I made a new installation of phpdig (with new ddb) to see if nothing came from the "old" indexation.

thx anyway.


btw, My conf. : Apache server, php 4.2, Windows 2k
Server Conf. : Apache, php 4.2.1, Sun OS... and same problem.

vinyl-junkie
07-11-2004, 11:35 AM
Actually, you may be onto something with starting afresh. I had a test database for phpdig that seemed to mess things up for me when I upgraded to phpdig 1.8.1. I was still pointing to that, and didn't realize that's what the problem was when I was getting some screwy search results.

Let us know if you still have problems.
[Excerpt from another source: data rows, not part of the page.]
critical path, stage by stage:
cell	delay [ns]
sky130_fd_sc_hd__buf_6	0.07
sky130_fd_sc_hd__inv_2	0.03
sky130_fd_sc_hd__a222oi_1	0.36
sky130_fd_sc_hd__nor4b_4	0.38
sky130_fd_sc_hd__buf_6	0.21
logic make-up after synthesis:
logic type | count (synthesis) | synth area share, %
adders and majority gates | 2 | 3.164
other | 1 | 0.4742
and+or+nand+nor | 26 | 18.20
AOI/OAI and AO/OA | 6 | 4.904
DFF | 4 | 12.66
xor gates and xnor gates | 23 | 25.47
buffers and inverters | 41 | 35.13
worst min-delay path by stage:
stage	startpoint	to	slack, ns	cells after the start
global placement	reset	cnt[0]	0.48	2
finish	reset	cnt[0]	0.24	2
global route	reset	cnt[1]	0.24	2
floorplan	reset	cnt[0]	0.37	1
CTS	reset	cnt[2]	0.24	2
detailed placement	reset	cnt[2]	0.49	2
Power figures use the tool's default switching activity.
===== src/rtl/snax_acc_offload_arbiter.sv =====
// ---------------------------------------------------------------------------
// snax_acc_offload_arbiter
//
// Shares one Snitch accelerator offload port (acc q/p channels) between
// NumReq requesters. Each issued request is tagged with the index of the
// requester that won arbitration. The requester's own id is parked in a
// per-requester FIFO so that it can be restored when the matching response
// comes back. Responses are steered back by tag. A per-requester outstanding
// limit keeps any single requester from flooding the accelerator.
//
// Optional feature macro: SNAX_ACC_ARB_PERF_EN
//   When defined, per-requester 32-bit saturating stall counters are built.
//   When undefined, stall_cnt_o is tied to zero and no counter flops exist.
//
// Ports
//   clk_i, rst_i      clock, synchronous active-high reset
//   req_valid_i       per-requester request valid
//   req_ready_o       per-requester request ready
//   req_id_i          per-requester local id
//   req_payload_i     per-requester opaque payload (addr, data_op, arga..c)
//   acc_qvalid_o      shared request valid
//   acc_qready_i      shared request ready
//   acc_qid_o         request tag (granted index, zero-extended)
//   acc_qpayload_o    payload of the granted requester
//   acc_pvalid_i      response valid
//   acc_pready_o      response ready
//   acc_pid_i         response tag
//   acc_pdata_i       response data
//   acc_perror_i      response error flag
//   rsp_valid_o       per-requester routed response valid
//   rsp_ready_i       per-requester routed response ready
//   rsp_id_o          restored original id (shared bus)
//   rsp_data_o        response data (shared bus)
//   rsp_error_o       response error (shared bus)
//   err_o             sticky protocol error (bad tag / unexpected response)
//   stall_cnt_o       per-requester stall counters
// ---------------------------------------------------------------------------
module snax_acc_offload_arbiter #(
  parameter int unsigned NumReq         = 2,
  parameter int unsigned IdWidth        = 5,
  parameter int unsigned PayloadWidth   = 32+32+32+48+32,
  parameter int unsigned DataWidth      = 32,
  parameter int unsigned MaxOutstanding = 4
) (
  input  logic                                 clk_i,
  input  logic                                 rst_i,
  input  logic [NumReq-1:0]                    req_valid_i,
  output logic [NumReq-1:0]                    req_ready_o,
  input  logic [NumReq-1:0][IdWidth-1:0]       req_id_i,
  input  logic [NumReq-1:0][PayloadWidth-1:0]  req_payload_i,
  output logic                                 acc_qvalid_o,
  input  logic                                 acc_qready_i,
  output logic [IdWidth-1:0]                   acc_qid_o,
  output logic [PayloadWidth-1:0]              acc_qpayload_o,
  input  logic                                 acc_pvalid_i,
  output logic                                 acc_pready_o,
  input  logic [IdWidth-1:0]                   acc_pid_i,
  input  logic [DataWidth-1:0]                 acc_pdata_i,
  input  logic                                 acc_perror_i,
  output logic [NumReq-1:0]                    rsp_valid_o,
  input  logic [NumReq-1:0]                    rsp_ready_i,
  output logic [IdWidth-1:0]                   rsp_id_o,
  output logic [DataWidth-1:0]                 rsp_data_o,
  output logic                                 rsp_error_o,
  output logic                                 err_o,
  output logic [NumReq-1:0][31:0]              stall_cnt_o
);

  localparam int unsigned IdxW = (NumReq > 1) ? $clog2(NumReq) : 1;
  localparam int unsigned PtrW = (MaxOutstanding > 1) ? $clog2(MaxOutstanding) : 1;
  localparam int unsigned CntW = $clog2(MaxOutstanding + 1);

  logic [IdxW-1:0]              r_rr_ptr;
  logic                         r_lock;
  logic [IdxW-1:0]              r_lock_idx;
  logic                         r_err;
  logic [NumReq-1:0][CntW-1:0]  r_out_cnt;
  logic [NumReq-1:0][PtrW-1:0]  r_wr_ptr;
  logic [NumReq-1:0][PtrW-1:0]  r_rd_ptr;
  logic [IdWidth-1:0]           r_id_fifo [NumReq][MaxOutstanding];

  logic [NumReq-1:0]            w_elig;
  logic                         w_found;
  logic [IdxW-1:0]              w_rr_idx;
  logic [IdxW-1:0]              w_grant_idx;
  logic                         w_qvalid;
  logic [NumReq-1:0]            w_push;
  logic [NumReq-1:0]            w_pop;
  logic [IdxW-1:0]              w_pidx;
  logic                         w_ptag_oor;
  logic [CntW-1:0]              w_pcnt;
  logic [IdWidth-1:0]           w_phead;
  logic                         w_psel_ready;
  logic                         w_pbad;

  // FIFO pointers wrap at MaxOutstanding; written out explicitly so a depth
  // of one also works.
  function automatic logic [PtrW-1:0] ptrNext(input logic [PtrW-1:0] p);
    return (p == PtrW'(MaxOutstanding - 1)) ? '0 : p + 1'b1;
  endfunction

  // A requester may compete only while it still has room for another
  // in-flight request.
  always_comb begin
    w_elig = '0;
    for (int i = 0; i < NumReq; i++) begin
      w_elig[i] = req_valid_i[i] & (r_out_cnt[i] < CntW'(MaxOutstanding));
    end
  end

  // Round-robin search: walk the requesters starting at r_rr_ptr and take
  // the first eligible one.
  always_comb begin : arbSearch
    int cand;
    cand     = 0;
    w_found  = 1'b0;
    w_rr_idx = '0;
    for (int k = 0; k < NumReq; k++) begin
      cand = int'(r_rr_ptr) + k;
      if (cand >= int'(NumReq)) cand = cand - int'(NumReq);
      if (!w_found && w_elig[cand]) begin
        w_found  = 1'b1;
        w_rr_idx = IdxW'(cand);
      end
    end
  end

  // While a request is stalled by acc_qready_i the grant stays with the
  // locked requester, so the tag and payload on the q channel cannot change
  // under the accelerator's feet even if another requester shows up.
  always_comb begin
    w_grant_idx    = r_lock ? r_lock_idx : w_rr_idx;
    w_qvalid       = r_lock ? w_elig[r_lock_idx] : w_found;
    acc_qvalid_o   = w_qvalid;
    acc_qid_o      = IdWidth'(w_grant_idx);
    acc_qpayload_o = req_payload_i[w_grant_idx];
    req_ready_o    = '0;
    w_push         = '0;
    for (int i = 0; i < NumReq; i++) begin
      req_ready_o[i] = w_qvalid & (w_grant_idx == IdxW'(i)) & acc_qready_i;
      w_push[i]      = req_ready_o[i];
    end
  end

  // Response steering. A tag outside the requester range, or one that names
  // a requester with nothing in flight, is swallowed (ready forced high) and
  // flagged; it never reaches any requester.
  always_comb begin
    w_pidx       = acc_pid_i[IdxW-1:0];
    w_ptag_oor   = ({1'b0, acc_pid_i} >= (IdWidth+1)'(NumReq));
    w_pcnt       = '0;
    w_phead      = '0;
    w_psel_ready = 1'b0;
    for (int i = 0; i < NumReq; i++) begin
      if (!w_ptag_oor && (w_pidx == IdxW'(i))) begin
        w_pcnt       = r_out_cnt[i];
        w_phead      = r_id_fifo[i][r_rd_ptr[i]];
        w_psel_ready = rsp_ready_i[i];
      end
    end
    w_pbad       = w_ptag_oor | (w_pcnt == '0);
    acc_pready_o = w_pbad ? 1'b1 : w_psel_ready;
    rsp_id_o     = w_phead;
    rsp_data_o   = acc_pdata_i;
    rsp_error_o  = acc_perror_i;
    rsp_valid_o  = '0;
    w_pop        = '0;
    for (int i = 0; i < NumReq; i++) begin
      rsp_valid_o[i] = acc_pvalid_i & ~w_pbad & (w_pidx == IdxW'(i));
      w_pop[i]       = rsp_valid_o[i] & rsp_ready_i[i];
    end
  end

  // Arbitration state, outstanding counters, FIFO pointers and the sticky
  // error flag. A push and pop on the same requester in one cycle cancel in
  // the counter but still move both FIFO pointers.
  always_ff @(posedge clk_i) begin
    if (rst_i) begin
      r_rr_ptr   <= '0;
      r_lock     <= 1'b0;
      r_lock_idx <= '0;
      r_err      <= 1'b0;
      r_out_cnt  <= '0;
      r_wr_ptr   <= '0;
      r_rd_ptr   <= '0;
    end else begin
      if (w_qvalid && acc_qready_i) begin
        r_rr_ptr <= (w_grant_idx == IdxW'(NumReq - 1)) ? '0 : w_grant_idx + 1'b1;
      end
      r_lock     <= w_qvalid & ~acc_qready_i;
      r_lock_idx <= w_grant_idx;
      if (acc_pvalid_i && w_pbad) begin
        r_err <= 1'b1;
      end
      for (int i = 0; i < NumReq; i++) begin
        if (w_push[i] && !w_pop[i]) begin
          r_out_cnt[i] <= r_out_cnt[i] + 1'b1;
        end else if (!w_push[i] && w_pop[i]) begin
          r_out_cnt[i] <= r_out_cnt[i] - 1'b1;
        end
        if (w_push[i]) r_wr_ptr[i] <= ptrNext(r_wr_ptr[i]);
        if (w_pop[i])  r_rd_ptr[i] <= ptrNext(r_rd_ptr[i]);
      end
    end
  end

  // FIFO storage needs no reset: the pointers and counters define which
  // entries are live.
  always_ff @(posedge clk_i) begin
    for (int i = 0; i < NumReq; i++) begin
      if (w_push[i]) begin
        r_id_fifo[i][r_wr_ptr[i]] <= req_id_i[i];
      end
    end
  end

  assign err_o = r_err;

`ifdef SNAX_ACC_ARB_PERF_EN
  logic [NumReq-1:0][31:0] r_stall_cnt;

  // Count every cycle a requester wants to issue but is not accepted,
  // saturating instead of wrapping.
  always_ff @(posedge clk_i) begin
    if (rst_i) begin
      r_stall_cnt <= '0;
    end else begin
      for (int i = 0; i < NumReq; i++) begin
        if (req_valid_i[i] && !req_ready_o[i] && (r_stall_cnt[i] != 32'hFFFF_FFFF)) begin
          r_stall_cnt[i] <= r_stall_cnt[i] + 32'd1;
        end
      end
    end
  end

  assign stall_cnt_o = r_stall_cnt;
`else
  assign stall_cnt_o = '0;
`endif

endmodule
We'll be glad to help. :)

Charter
07-11-2004, 02:21 PM
Hi. Are you getting external binary output like in this (http://www.phpdig.net/showthread.php?threadid=532) thread, or are you getting character encoding output like in this (http://www.phpdig.net/showthread.php?threadid=1027) thread? The results that have these number/letter combos, are they coming from pages that have a different encoding than that set in the config file?

Nad
07-11-2004, 11:59 PM
Hi again,

Charter,

The text filled in the txt files come from "simple" html or php pages. Nothing from doc or pdf files.
The encoding used is charset=iso-8859-1, the same that is in use in the phpdig config file.
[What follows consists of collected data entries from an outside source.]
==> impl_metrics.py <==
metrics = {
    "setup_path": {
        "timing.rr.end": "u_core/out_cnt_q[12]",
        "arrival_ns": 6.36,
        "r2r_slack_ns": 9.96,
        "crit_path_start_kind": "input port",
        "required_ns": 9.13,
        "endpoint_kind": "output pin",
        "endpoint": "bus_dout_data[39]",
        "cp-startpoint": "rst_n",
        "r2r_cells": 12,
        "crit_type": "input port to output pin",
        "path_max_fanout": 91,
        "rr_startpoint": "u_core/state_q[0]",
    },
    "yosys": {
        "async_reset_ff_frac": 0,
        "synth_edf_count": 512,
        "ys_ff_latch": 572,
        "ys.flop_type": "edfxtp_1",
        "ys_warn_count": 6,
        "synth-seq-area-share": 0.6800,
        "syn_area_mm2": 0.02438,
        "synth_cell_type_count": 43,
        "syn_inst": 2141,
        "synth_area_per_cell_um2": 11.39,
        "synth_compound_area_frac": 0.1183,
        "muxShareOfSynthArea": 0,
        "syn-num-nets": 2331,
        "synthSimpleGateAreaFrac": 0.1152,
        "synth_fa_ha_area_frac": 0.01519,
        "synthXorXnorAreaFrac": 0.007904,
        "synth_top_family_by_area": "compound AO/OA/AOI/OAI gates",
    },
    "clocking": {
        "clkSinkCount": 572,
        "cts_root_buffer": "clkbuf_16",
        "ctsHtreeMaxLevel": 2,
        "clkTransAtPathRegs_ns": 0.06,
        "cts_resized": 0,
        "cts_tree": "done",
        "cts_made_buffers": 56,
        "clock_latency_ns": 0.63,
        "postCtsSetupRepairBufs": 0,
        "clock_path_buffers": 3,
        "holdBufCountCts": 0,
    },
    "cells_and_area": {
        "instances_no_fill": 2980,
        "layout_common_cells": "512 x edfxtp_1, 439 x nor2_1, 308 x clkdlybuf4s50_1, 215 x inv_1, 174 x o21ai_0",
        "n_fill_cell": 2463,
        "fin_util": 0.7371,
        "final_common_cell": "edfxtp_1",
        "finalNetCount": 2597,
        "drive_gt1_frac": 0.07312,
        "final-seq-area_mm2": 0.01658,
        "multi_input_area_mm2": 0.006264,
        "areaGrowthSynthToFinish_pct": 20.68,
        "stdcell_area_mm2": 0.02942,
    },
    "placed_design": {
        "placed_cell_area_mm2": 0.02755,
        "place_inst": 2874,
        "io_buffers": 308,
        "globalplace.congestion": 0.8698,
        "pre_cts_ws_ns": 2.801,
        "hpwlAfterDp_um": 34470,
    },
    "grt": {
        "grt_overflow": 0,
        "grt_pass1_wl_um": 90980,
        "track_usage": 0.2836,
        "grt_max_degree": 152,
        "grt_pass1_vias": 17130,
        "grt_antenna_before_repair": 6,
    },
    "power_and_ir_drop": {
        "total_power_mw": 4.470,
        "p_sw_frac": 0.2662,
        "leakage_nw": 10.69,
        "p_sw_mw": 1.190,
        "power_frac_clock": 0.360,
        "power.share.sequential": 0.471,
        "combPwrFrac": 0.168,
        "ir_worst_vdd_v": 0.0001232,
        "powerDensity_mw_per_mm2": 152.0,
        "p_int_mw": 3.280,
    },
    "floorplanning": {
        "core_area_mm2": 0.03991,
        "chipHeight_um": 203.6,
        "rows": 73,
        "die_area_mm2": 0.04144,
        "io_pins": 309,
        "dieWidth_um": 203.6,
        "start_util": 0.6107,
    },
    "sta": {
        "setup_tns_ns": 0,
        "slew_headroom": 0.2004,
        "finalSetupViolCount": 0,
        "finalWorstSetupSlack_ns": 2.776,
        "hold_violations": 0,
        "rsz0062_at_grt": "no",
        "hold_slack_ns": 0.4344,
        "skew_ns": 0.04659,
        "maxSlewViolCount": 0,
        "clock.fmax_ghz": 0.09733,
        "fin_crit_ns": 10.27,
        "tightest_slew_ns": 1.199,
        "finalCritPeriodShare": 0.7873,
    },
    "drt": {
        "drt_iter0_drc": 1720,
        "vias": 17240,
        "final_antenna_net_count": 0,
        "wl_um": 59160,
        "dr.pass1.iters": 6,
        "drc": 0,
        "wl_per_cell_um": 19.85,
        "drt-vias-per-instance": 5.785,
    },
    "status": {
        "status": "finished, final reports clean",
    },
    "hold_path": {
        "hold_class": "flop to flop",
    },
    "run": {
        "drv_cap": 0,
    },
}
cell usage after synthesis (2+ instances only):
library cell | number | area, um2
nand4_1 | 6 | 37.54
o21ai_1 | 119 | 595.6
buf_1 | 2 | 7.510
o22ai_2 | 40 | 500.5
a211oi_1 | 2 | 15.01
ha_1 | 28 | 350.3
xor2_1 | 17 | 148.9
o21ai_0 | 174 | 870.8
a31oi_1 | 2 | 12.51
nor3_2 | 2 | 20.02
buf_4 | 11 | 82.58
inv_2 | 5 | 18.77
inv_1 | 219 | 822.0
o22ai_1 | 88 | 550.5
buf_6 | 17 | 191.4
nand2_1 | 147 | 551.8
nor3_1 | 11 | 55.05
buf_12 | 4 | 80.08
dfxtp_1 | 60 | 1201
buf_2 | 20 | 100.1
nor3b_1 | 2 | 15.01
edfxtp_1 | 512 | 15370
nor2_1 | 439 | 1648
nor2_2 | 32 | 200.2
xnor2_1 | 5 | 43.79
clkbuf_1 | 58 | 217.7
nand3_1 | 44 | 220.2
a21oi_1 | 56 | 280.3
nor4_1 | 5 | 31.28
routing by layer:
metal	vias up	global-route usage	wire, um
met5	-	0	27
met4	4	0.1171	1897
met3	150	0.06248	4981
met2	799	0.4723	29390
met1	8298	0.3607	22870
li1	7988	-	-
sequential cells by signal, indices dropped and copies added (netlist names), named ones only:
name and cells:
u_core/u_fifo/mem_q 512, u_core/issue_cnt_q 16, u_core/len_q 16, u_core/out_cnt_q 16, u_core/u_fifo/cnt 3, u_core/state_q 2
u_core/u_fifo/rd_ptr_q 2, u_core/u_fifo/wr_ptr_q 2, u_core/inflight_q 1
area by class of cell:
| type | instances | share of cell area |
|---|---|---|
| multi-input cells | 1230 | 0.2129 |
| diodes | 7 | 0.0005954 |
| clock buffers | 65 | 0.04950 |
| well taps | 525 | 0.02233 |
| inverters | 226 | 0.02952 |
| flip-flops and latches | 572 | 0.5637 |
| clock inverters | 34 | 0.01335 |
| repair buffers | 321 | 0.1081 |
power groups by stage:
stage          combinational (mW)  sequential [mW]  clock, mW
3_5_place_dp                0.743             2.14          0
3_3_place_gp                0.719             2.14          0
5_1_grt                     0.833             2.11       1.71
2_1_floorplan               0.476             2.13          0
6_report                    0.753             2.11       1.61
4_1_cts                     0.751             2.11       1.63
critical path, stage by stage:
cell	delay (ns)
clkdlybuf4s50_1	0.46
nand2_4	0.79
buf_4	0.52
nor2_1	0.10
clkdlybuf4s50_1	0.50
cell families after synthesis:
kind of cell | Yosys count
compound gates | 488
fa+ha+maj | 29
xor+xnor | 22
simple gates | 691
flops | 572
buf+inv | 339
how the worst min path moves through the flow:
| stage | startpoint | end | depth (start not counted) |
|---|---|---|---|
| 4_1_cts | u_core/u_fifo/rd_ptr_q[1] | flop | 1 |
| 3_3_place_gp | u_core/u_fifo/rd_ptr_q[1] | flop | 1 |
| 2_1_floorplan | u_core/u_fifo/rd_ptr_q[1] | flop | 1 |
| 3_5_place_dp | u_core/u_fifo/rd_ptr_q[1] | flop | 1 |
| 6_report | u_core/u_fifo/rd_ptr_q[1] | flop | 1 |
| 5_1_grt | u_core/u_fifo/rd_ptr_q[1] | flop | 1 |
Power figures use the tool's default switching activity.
On first indexation, these numbers/letters appears like a "flag" in the txt files, sometimes you can find 6-7 files begining with the same combo (ex: e7e, or e5f, or 980 ...)
As shown in my first post, in example of text, theses numbers/letters are placed everywhere in the text.

thx.

Charter
07-12-2004, 04:06 AM
Hi. What website was it that these number/letter combos came from?

Nad
07-13-2004, 10:15 AM
Sorry, Network problems for 2 days...

Charter,

The website are all the websites that I made (so I must be the guilty here... ;-) )
These website can be on unix server or windows, local or not, still the same problem.
Tell me if you need an URl in any case, I'll try to give you one (not local of course)

Thx

Charter
07-13-2004, 07:57 PM
Hi. Looks like it might be related to this (http://bugzilla.ximian.com/show_bug.cgi?id=21236) report. Search that webpage for "a57" (without quotes) and read from there. Also, this (http://www.mail-archive.com/java-apache@list.working-dogs.com/msg00205.html) may be of interest too.

If these number/letter combos are in fact chunk encoding size markers, then they may be on their own lines so try the following to remove them.

In robot_functions.php, in the phpdigGetUrl function, find:

else {
$lines[] = $answer;
}

and replace with the following:

else {
if (!eregi("^[a-z0-9]{1,3}[[:space:]]*$",$answer)) {
$lines[] = $answer;
}
}

Nad
07-14-2004, 12:41 AM
Hello Charter,
I inserted your code and tried spidering one website and for now it is working just fine !
It's great!
Thanks a lot!

I did not fully understood the chunk encoding stuff. I'm still french, so it will take me a bit longuer to read and understand all the informations you gave me to read :D
It seems to be a problem between the web pages I've made and how the server return them...

Anyway, thank you again !

Charter
07-14-2004, 01:43 AM
Hi. See how "10 Le livre du Mois" and "1c Miró, un feu dans les ruines" were getting indexed...

10 in hexadecimal is 16 in decimal: "Le livre du Mois" without the quotes is 16 characters.
1c in hexadecimal is 28 in decimal: "Miró, un feu dans les ruines" without the quotes is 28 characters.

These are chunks, where the hexadecimal is the length of the chunk. The {1,3} in the regex is assuming those hexadecimals are always at most a length of three, but replacing {1,3} with a + might be better.

Speaking of better, I suppose a routine could be written to loop and parse and convert between hex and dec and find string positions and all that, but there probably won't be any header fields in the trailer, so just avoiding the hexadecimals should do as a quick patch.